At the same time, he met individual men and women who were members of state churches and liberal denominations but who were standing firm for the Gospel. This was something new for him. It gave him a completely different attitude toward them. We talked about this before, as he had been part of the separated movement, which did not have anything to do with people who were still members of liberal denominations. But in Switzerland, for example, when he met a pastor who was one of the only two or three evangelical pastors in the Geneva state church, his response was to admire the courage of this man. Here was a person who stood firm and taught God's Word against enormous obstacles and opposition simply by himself. Instead of looking down on such a person and thinking he was faithless or compromising, he learned to look at people like that with tremendous respect, admire their courage, and praise God for them. They stood up for the Gospel in such a difficult situation. In addition, he met individuals from Bible colleges, seminaries, training institutes, and people from all sorts of para-church groups. In some parts of Europe, that is all there is in terms of any faithful witness. They have nothing to go to except some dead or liberal church, so on the side they do some evangelical work faithfully by themselves with a handful of a few other Christians. They stand up for the Gospel and have Bible studies in their homes.

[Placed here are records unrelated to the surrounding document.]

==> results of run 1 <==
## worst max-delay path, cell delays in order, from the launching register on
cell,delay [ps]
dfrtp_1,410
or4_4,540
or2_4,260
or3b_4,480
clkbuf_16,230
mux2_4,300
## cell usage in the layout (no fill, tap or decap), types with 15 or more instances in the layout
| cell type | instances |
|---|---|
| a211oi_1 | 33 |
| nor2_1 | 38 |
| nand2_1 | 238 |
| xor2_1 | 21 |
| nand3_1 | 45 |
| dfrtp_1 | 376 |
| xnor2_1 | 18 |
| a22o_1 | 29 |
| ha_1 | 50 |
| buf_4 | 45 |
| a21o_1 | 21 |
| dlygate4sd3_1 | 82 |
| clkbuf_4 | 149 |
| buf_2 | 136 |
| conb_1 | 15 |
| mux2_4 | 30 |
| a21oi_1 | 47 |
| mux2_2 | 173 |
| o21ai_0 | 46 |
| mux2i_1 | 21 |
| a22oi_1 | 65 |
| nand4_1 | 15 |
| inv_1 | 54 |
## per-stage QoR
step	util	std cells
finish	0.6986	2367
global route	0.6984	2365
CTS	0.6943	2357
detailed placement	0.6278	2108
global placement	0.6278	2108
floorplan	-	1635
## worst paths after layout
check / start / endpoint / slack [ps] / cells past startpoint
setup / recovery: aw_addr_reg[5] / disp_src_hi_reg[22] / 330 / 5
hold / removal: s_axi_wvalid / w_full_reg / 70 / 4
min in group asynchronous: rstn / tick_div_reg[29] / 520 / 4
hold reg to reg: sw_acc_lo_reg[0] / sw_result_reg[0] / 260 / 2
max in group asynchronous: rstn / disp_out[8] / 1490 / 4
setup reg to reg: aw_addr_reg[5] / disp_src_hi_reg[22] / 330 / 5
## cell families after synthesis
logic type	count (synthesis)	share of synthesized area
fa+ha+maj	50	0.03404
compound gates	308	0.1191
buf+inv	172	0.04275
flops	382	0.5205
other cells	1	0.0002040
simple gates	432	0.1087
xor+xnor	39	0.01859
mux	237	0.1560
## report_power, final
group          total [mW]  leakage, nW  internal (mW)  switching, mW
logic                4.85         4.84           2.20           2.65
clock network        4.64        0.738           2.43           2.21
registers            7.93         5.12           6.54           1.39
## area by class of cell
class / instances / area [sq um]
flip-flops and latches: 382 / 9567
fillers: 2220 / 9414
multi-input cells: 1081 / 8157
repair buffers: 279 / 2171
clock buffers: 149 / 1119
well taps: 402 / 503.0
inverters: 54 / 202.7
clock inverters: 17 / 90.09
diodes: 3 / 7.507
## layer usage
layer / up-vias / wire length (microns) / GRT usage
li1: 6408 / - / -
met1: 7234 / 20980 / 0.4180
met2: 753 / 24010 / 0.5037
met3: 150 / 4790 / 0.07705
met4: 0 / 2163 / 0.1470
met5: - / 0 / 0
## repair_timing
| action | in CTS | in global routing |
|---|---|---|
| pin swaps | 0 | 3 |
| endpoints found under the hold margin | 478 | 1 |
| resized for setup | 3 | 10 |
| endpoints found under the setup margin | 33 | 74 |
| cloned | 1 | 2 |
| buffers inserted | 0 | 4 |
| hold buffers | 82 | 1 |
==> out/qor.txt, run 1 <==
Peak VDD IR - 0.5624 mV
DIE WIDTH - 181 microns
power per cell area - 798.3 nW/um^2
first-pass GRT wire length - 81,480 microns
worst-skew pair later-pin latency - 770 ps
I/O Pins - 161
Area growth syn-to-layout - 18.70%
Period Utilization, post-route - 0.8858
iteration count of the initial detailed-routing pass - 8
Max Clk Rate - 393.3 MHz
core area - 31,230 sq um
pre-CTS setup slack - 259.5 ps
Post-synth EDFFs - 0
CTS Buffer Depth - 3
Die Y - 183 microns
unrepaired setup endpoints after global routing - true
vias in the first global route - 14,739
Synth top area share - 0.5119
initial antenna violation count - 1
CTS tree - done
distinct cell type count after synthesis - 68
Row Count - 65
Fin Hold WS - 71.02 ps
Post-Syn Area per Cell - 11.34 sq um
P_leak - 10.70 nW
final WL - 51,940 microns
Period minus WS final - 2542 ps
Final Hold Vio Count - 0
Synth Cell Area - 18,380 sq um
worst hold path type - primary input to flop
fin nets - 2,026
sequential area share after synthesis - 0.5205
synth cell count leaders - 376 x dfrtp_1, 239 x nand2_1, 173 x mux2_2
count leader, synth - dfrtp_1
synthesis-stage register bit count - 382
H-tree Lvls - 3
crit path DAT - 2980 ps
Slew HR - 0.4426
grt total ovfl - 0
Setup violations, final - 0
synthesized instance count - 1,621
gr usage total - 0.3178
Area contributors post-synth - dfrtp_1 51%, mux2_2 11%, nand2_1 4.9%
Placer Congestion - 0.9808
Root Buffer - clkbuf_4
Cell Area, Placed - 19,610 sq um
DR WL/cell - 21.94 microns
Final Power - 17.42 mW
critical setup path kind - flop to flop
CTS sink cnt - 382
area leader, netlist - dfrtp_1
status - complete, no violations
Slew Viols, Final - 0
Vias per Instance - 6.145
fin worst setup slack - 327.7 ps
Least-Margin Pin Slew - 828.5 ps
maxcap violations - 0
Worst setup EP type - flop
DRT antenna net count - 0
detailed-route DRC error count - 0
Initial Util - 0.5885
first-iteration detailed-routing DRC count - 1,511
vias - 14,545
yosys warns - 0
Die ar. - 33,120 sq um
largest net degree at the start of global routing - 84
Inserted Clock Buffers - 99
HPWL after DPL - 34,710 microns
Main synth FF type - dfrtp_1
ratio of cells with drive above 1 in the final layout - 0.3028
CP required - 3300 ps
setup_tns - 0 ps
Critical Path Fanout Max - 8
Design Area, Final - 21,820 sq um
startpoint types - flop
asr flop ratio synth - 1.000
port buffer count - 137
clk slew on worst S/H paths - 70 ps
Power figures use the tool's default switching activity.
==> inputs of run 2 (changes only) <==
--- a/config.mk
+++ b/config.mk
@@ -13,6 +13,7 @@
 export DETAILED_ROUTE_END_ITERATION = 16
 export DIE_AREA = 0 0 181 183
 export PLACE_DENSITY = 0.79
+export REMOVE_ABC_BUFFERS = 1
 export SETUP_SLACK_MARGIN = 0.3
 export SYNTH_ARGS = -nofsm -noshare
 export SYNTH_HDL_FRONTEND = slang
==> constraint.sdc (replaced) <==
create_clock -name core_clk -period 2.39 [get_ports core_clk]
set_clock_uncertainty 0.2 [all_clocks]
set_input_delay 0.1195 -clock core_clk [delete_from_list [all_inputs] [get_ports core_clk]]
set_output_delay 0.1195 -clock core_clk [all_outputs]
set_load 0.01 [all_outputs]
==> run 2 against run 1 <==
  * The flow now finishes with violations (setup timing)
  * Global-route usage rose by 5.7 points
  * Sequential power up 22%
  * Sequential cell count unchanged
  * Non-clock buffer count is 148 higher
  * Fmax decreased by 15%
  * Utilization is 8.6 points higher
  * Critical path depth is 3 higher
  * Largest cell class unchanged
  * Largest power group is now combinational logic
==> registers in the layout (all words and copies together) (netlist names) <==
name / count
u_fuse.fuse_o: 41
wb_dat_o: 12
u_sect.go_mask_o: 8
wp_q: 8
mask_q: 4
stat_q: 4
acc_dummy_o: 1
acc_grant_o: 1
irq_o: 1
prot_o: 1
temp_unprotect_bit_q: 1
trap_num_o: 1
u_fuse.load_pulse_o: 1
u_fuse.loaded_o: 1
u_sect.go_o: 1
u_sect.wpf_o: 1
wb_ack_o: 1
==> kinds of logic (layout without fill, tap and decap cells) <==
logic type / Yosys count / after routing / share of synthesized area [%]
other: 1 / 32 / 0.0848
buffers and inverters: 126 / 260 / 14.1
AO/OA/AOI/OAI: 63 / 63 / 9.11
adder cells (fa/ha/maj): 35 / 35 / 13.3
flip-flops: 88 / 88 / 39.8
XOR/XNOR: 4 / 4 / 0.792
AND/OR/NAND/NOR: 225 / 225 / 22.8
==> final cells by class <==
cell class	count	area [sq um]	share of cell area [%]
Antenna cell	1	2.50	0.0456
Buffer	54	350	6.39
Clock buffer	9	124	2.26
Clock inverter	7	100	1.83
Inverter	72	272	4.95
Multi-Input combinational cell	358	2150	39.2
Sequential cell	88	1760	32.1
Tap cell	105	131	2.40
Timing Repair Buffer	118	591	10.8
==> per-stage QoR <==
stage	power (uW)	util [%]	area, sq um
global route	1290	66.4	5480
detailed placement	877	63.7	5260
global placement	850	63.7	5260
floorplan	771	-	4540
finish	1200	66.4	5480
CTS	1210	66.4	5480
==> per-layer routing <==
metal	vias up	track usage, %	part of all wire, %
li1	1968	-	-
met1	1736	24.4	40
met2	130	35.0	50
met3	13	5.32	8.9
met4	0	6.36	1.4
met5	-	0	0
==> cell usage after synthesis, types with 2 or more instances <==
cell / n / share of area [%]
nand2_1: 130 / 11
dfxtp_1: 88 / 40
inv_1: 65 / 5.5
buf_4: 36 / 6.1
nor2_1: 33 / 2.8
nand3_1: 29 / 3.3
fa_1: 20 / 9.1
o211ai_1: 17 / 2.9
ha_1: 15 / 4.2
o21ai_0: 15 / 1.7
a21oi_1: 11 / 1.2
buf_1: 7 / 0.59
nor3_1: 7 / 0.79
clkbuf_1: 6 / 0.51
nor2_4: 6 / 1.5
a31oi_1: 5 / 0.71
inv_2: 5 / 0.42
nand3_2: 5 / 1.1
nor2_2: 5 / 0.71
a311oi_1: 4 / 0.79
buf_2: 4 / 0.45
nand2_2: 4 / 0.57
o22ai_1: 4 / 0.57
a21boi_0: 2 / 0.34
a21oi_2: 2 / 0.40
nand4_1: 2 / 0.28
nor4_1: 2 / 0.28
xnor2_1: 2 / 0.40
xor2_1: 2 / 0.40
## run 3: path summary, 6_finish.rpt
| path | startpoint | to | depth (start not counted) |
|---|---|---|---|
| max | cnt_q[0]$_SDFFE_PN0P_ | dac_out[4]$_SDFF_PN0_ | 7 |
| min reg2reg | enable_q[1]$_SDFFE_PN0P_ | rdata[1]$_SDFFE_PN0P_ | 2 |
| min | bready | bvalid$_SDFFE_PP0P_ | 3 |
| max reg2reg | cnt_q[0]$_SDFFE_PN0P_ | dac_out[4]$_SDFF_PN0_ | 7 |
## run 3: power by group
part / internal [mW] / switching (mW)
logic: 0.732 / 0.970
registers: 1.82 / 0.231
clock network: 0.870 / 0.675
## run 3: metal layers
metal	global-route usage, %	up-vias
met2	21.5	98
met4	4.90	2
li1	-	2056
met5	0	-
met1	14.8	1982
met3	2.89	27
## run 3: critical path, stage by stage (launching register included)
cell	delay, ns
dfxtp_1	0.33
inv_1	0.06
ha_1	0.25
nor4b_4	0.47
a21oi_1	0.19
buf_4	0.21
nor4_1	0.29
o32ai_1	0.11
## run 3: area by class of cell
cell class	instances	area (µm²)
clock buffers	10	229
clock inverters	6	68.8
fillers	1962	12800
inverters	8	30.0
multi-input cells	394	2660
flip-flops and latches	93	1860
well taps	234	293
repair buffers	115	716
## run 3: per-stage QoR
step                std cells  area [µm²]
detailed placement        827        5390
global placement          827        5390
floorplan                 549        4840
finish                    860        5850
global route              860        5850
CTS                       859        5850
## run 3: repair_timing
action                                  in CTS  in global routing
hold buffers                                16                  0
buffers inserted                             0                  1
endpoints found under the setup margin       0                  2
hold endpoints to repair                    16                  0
File: src/pkg/pstab_pkg.sv
package pstab_pkg;

  // Register offsets on the plain register port.
  localparam logic [3:0]  PSTAB_OFS_TABLE_PAGE  = 4'h0;
  localparam logic [3:0]  PSTAB_OFS_VIS_PAGE    = 4'h1;
  localparam logic [3:0]  PSTAB_OFS_STATUS      = 4'h2;

  // Reset values.
  localparam logic [7:0]  PSTAB_TABLE_PAGE_RST  = 8'h00;
  localparam logic [7:0]  PSTAB_VIS_PAGE_RST    = 8'h00;

  // Field positions and widths.
  localparam int          PSTAB_CFG_SPACE_BIT   = 7;
  localparam int          PSTAB_PC_WIDTH        = 23;
  localparam int          PSTAB_PADDR_WIDTH     = 24;

  // Data-space window: upper 32 Kbytes, selected by data address bit 15.
  localparam int          PSTAB_VIS_WIN_BIT     = 15;

  // Configuration-space implemented area (word offsets within the page).
  localparam logic [15:0] PSTAB_CFG_IMPL_LO     = 16'h0000;
  localparam logic [15:0] PSTAB_CFG_IMPL_HI     = 16'h0003;

  typedef enum logic [1:0]
  {
    PSTAB_OP_READ_LOW,
    PSTAB_OP_READ_HIGH,
    PSTAB_OP_WRITE_LOW,
    PSTAB_OP_WRITE_HIGH
  } pstab_op_type;

  // One table request from the core.
  typedef struct packed
  {
    logic         valid;
    pstab_op_type op;
    logic         byte_mode;
    logic [15:0]  addr;
    logic [15:0]  wdata;
  } pstab_req_type;

  // One access toward the program array.
  typedef struct packed
  {
    logic        rd;
    logic        wr;
    logic        cfg;
    logic [23:0] addr;
    logic [23:0] wdata;
    logic [2:0]  lane_en;
  } pstab_mem_type;

endpackage

File: src/design/pstab_access.sv
// Our own choices: the address-and-strobe port and the address map.
`timescale 1ns/1ns
////////////////////////////////////////////////////////////////////////////////
// Operation
// RULE1: Low table reads and writes reach the low 16-bit program word directly.
// RULE2: High table reads and writes are the only path to the upper 8 program bits as data.
// RULE3: Program addresses step by two per 24-bit word so they match data word addresses.
// RULE4: Program memory looks like two 16-bit spaces side by side with the same address range.
// RULE5: A word-mode low read returns program bits 15..0 on data bits 15..0.
// RULE6: A byte-mode low read puts the selected byte (1 upper, 0 lower) in the low data byte.
// RULE7: A word-mode high read returns program bits 23..16 in the low byte, upper byte zero.
// RULE8: A byte-mode high read returns bits 23..16 for select 0 and zero for the phantom byte.
// RULE9: Reads and writes both work as byte or word transfers.
// RULE10: Every table operation takes its page from the table page register.
// RULE11: Table page bit 7 clear selects user space and set selects configuration space.
// RULE12: In configuration space only reads at implemented locations run and writes are dropped.
// RULE13: The upper 32 Kbytes of data space map onto a 16K-word page set by the visibility page.
// RULE14: The program address counter is 23 bits wide.
// RULE15: A read of an unimplemented configuration location returns zero without side effects.
module pstab_access
  import pstab_pkg::*;
(
  // Clock and reset.
  input  wire logic          core_clk,
  input  wire logic          resetn,
  // Register port.
  input  wire logic [3:0]    reg_addr,
  input  wire logic [15:0]   reg_wdata,
  input  wire logic          reg_wr,
  input  wire logic          reg_rd,
  output logic      [15:0]   reg_rdata,
  // Table requests from the core.
  input  pstab_req_type      tbl_req,
  output logic               tbl_done,
  output logic      [15:0]   tbl_rdata,
  output logic               tbl_refused,
  // Data-space window reads from the core.
  input  wire logic          vis_rd,
  input  wire logic [15:0]   vis_addr,
  output logic               vis_done,
  output logic      [15:0]   vis_rdata,
  // Program counter load and step from the core.
  input  wire logic          pc_load,
  input  wire logic [22:0]   pc_load_val,
  input  wire logic          pc_step,
  output logic      [22:0]   pc_value,
  // Program array.
  output pstab_mem_type      mem,
  input  wire logic [23:0]   mem_rdata
);

  typedef enum logic [1:0]
  {
    PSTAB_IDLE,
    PSTAB_TBL_WAIT,
    PSTAB_VIS_WAIT
  } pstab_state_type;

  typedef struct packed
  {
    pstab_state_type state;
    logic [7:0]      table_page;
    logic [7:0]      vis_page;
    logic [22:0]     pc;
    pstab_op_type    op;
    logic            byte_mode;
    logic            byte_sel;
    logic [15:0]     rdata;
    logic            done;
    logic            vdone;
    logic [15:0]     vrdata;
    logic            refused;
    logic [15:0]     reg_rdata;
    logic            wr_count_flag;
    pstab_mem_type   mem;
  } pstab_regs_type;

  pstab_regs_type state_r;
  pstab_regs_type state_nxt;

  ////////////////////////////////////////////////////////////////////////////////

  // Extract the data seen by a table read from one 24-bit program word.
  function automatic logic [15:0] read_shape(pstab_op_type op, logic byte_mode,
                                             logic byte_sel, logic [23:0] w);
    logic [15:0] r;
    r = 16'h0000;
    if (op == PSTAB_OP_READ_LOW)
    begin
      if (!byte_mode)
        r = w[15:0];                                   // RULE5
      else
        r = {8'h00, byte_sel ? w[15:8] : w[7:0]};      // RULE6
    end
    else
    begin
      if (!byte_mode)
        r = {8'h00, w[23:16]};                         // RULE7
      else
        r = {8'h00, byte_sel ? 8'h00 : w[23:16]};      // RULE8
    end
    return r;
  endfunction

  // Word address in the configuration page is implemented or not.
  function automatic logic cfg_impl(logic [15:0] addr);
    logic [15:0] word;
    word = {1'b0, addr[15:1]};
    return (word >= PSTAB_CFG_IMPL_LO) && (word <= PSTAB_CFG_IMPL_HI);
  endfunction

  ////////////////////////////////////////////////////////////////////////////////

  always_comb
  begin
    logic        is_write;
    logic        is_cfg;
    logic [23:0] paddr;
    is_write  = 1'b0;
    is_cfg    = 1'b0;
    paddr     = 24'h000000;
    state_nxt = state_r;
    state_nxt.done      = 1'b0;
    state_nxt.vdone     = 1'b0;
    state_nxt.refused   = 1'b0;
    state_nxt.mem.rd    = 1'b0;
    state_nxt.mem.wr    = 1'b0;
    state_nxt.reg_rdata = 16'h0000;

    if (reg_wr)
    begin
      unique case (reg_addr)
        PSTAB_OFS_TABLE_PAGE: state_nxt.table_page = reg_wdata[7:0];
        PSTAB_OFS_VIS_PAGE:   state_nxt.vis_page   = reg_wdata[7:0];
        default:              state_nxt.table_page = state_r.table_page;
      endcase
    end
    if (reg_rd)
    begin
      unique case (reg_addr)
        PSTAB_OFS_TABLE_PAGE: state_nxt.reg_rdata = {8'h00, state_r.table_page};
        PSTAB_OFS_VIS_PAGE:   state_nxt.reg_rdata = {8'h00, state_r.vis_page};
        PSTAB_OFS_STATUS:     state_nxt.reg_rdata = {13'h0000, state_r.wr_count_flag,
                                                     state_r.state != PSTAB_IDLE,
                                                     state_r.table_page[PSTAB_CFG_SPACE_BIT]};
        default:              state_nxt.reg_rdata = 16'h0000;
      endcase
    end

    if (pc_load)
      state_nxt.pc = pc_load_val;                      // RULE14
    else if (pc_step)
      state_nxt.pc = state_r.pc + 23'h000002;          // RULE3

    unique case (state_r.state)
      PSTAB_IDLE:
      begin
        if (tbl_req.valid)
        begin
          is_write = (tbl_req.op == PSTAB_OP_WRITE_LOW) || (tbl_req.op == PSTAB_OP_WRITE_HIGH);
          is_cfg   = state_r.table_page[PSTAB_CFG_SPACE_BIT];         // RULE11
          // Page from the table page, word address straight from the data address.
          paddr    = {state_r.table_page, tbl_req.addr[15:1], 1'b0};  // RULE10 RULE3
          state_nxt.op        = tbl_req.op;
          state_nxt.byte_mode = tbl_req.byte_mode;                    // RULE9
          state_nxt.byte_sel  = tbl_req.addr[0];
          state_nxt.mem.addr  = paddr;
          state_nxt.mem.cfg   = is_cfg;
          if (is_cfg && (is_write || !cfg_impl(tbl_req.addr)))
          begin
            // Finish at once; nothing reaches the array.
            state_nxt.done    = 1'b1;                                 // RULE12 RULE15
            state_nxt.rdata   = 16'h0000;
            state_nxt.refused = is_write;
          end
          else if (is_write)
          begin
            state_nxt.mem.wr = 1'b1;
            state_nxt.done   = 1'b1;
            state_nxt.wr_count_flag = 1'b1;
            if (tbl_req.op == PSTAB_OP_WRITE_LOW)
            begin
              // Low space holds bits 15..0 only.                     // RULE1 RULE4
              state_nxt.mem.wdata   = {8'h00, tbl_req.wdata};
              state_nxt.mem.lane_en = tbl_req.byte_mode ?
                                      (tbl_req.addr[0] ? 3'h2 : 3'h1) : 3'h3;
            end
            else
            begin
              // Only the high path touches bits 23..16; phantom byte drops. // RULE2 RULE4
              state_nxt.mem.wdata   = {tbl_req.wdata[7:0], 16'h0000};
              state_nxt.mem.lane_en = (tbl_req.byte_mode && tbl_req.addr[0]) ? 3'h0 : 3'h4;
            end
          end
          else
          begin
            state_nxt.mem.rd = 1'b1;                                  // RULE1 RULE2
            state_nxt.state  = PSTAB_TBL_WAIT;
          end
        end
        else if (vis_rd && vis_addr[PSTAB_VIS_WIN_BIT])
        begin
          // 32 Kbyte window is 16K words: page supplies the upper address bits. // RULE13
          state_nxt.mem.addr  = {1'b0, state_r.vis_page, vis_addr[14:1], 1'b0};
          state_nxt.mem.cfg   = 1'b0;
          state_nxt.mem.rd    = 1'b1;
          state_nxt.byte_sel  = vis_addr[0];
          state_nxt.state     = PSTAB_VIS_WAIT;
        end
        else if (vis_rd)
        begin
          state_nxt.vdone  = 1'b1;
          state_nxt.vrdata = 16'h0000;
        end
      end
      PSTAB_TBL_WAIT:
      begin
        state_nxt.rdata = read_shape(state_r.op, state_r.byte_mode,
                                     state_r.byte_sel, mem_rdata);
        state_nxt.done  = 1'b1;
        state_nxt.state = PSTAB_IDLE;
      end
      PSTAB_VIS_WAIT:
      begin
        // The window only ever shows the low program word.
        state_nxt.vrdata = mem_rdata[15:0];
        state_nxt.vdone  = 1'b1;
        state_nxt.state  = PSTAB_IDLE;
      end
      default:
        state_nxt.state = PSTAB_IDLE;
    endcase
  end

  ////////////////////////////////////////////////////////////////////////////////

  always_ff @(posedge core_clk)
  begin
    if (!resetn)
    begin
      state_r            <= '0;
      state_r.state      <= PSTAB_IDLE;
      state_r.table_page <= PSTAB_TABLE_PAGE_RST;
      state_r.vis_page   <= PSTAB_VIS_PAGE_RST;
    end
    else
    begin
      state_r <= state_nxt;
    end
  end

  assign reg_rdata   = state_r.reg_rdata;
  assign tbl_done    = state_r.done;
  assign tbl_rdata   = state_r.rdata;
  assign tbl_refused = state_r.refused;
  assign vis_done    = state_r.vdone;
  assign vis_rdata   = state_r.vrdata;
  assign pc_value    = state_r.pc;
  assign mem         = state_r.mem;

endmodule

All over Europe, wherever he went, he met true believers and real Christians. He experienced a tremendous sense of oneness with them. Let me read a couple of passages from his letters. He says, "I am learning what oneness in Christ means as I have never learned before." There is importance in being able to know that you share the same central faith with someone even though we may disagree about hundreds of minor things. Even though we may have a very different practice in terms of our form of worship and many of the practical things we do, there is something that is to be treasured, which is a unity in Christ that crosses those barriers. On page 271 of The Tapestry he wrote in his last letter, "The trip is ended. This has been the great spiritual experience of my life, second only to my conversion. It has been wonderful to realize the unity of the church of Christ." This was one of the things that impressed him very strongly in that time. It made an enormous impact on his whole life from this point on, because it underlined the importance of what he was to later call speaking the truth in love. He recognized the oneness we have in Christ no matter what denomination was belong to. It does not matter which group we work with if we have the same faith. It is really important to recognize that, treasure it, and praise God for it.